Provided records
# # # # # # #

$ cat src/rtl/store_pkg.sv
package store_pkg;
  typedef enum logic [1:0] {
    ST_OK         = 2'd0,
    ST_WRITE_ERR  = 2'd1,
    ST_ERASE_ERR  = 2'd2,
    ST_VERIFY_ERR = 2'd3
  } status_e;

  typedef enum logic [2:0] {
    PH_IDLE,
    PH_WSCAN,
    PH_PROG,
    PH_PVER,
    PH_ERASE,
    PH_EVER,
    PH_RSCAN,
    PH_ICHK
  } phase_e;
endpackage

$ cat src/rtl/wl_slot_array.sv
module wl_slot_array #(
  parameter int DATA_W = 16,
  parameter int SLOTS  = 32,
  localparam int IDX_W = $clog2(SLOTS)
) (
  input  logic              clk,
  input  logic              prog_en,
  input  logic              erase_en,
  input  logic [IDX_W-1:0]  addr,
  input  logic [DATA_W-1:0] prog_data,
  input  logic [DATA_W-1:0] stuck,
  output logic [DATA_W-1:0] rdata
);
  logic [DATA_W-1:0] cells [SLOTS];

  // Page powers up blank.
  initial begin
    for (int i = 0; i < SLOTS; i++) cells[i] = '1;
  end

  always_ff @(posedge clk) begin
    if (erase_en)
      cells[addr] <= ~stuck;
    else if (prog_en)
      cells[addr] <= cells[addr] & prog_data & ~stuck;
  end

  assign rdata = cells[addr];
endmodule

# # # # # # #

Work to complete
Scan the entries above and copy each line where "input" occurs.

Result of this exercise
  input  logic              clk,
  input  logic              prog_en,
  input  logic              erase_en,
  input  logic [IDX_W-1:0]  addr,
  input  logic [DATA_W-1:0] prog_data,
  input  logic [DATA_W-1:0] stuck,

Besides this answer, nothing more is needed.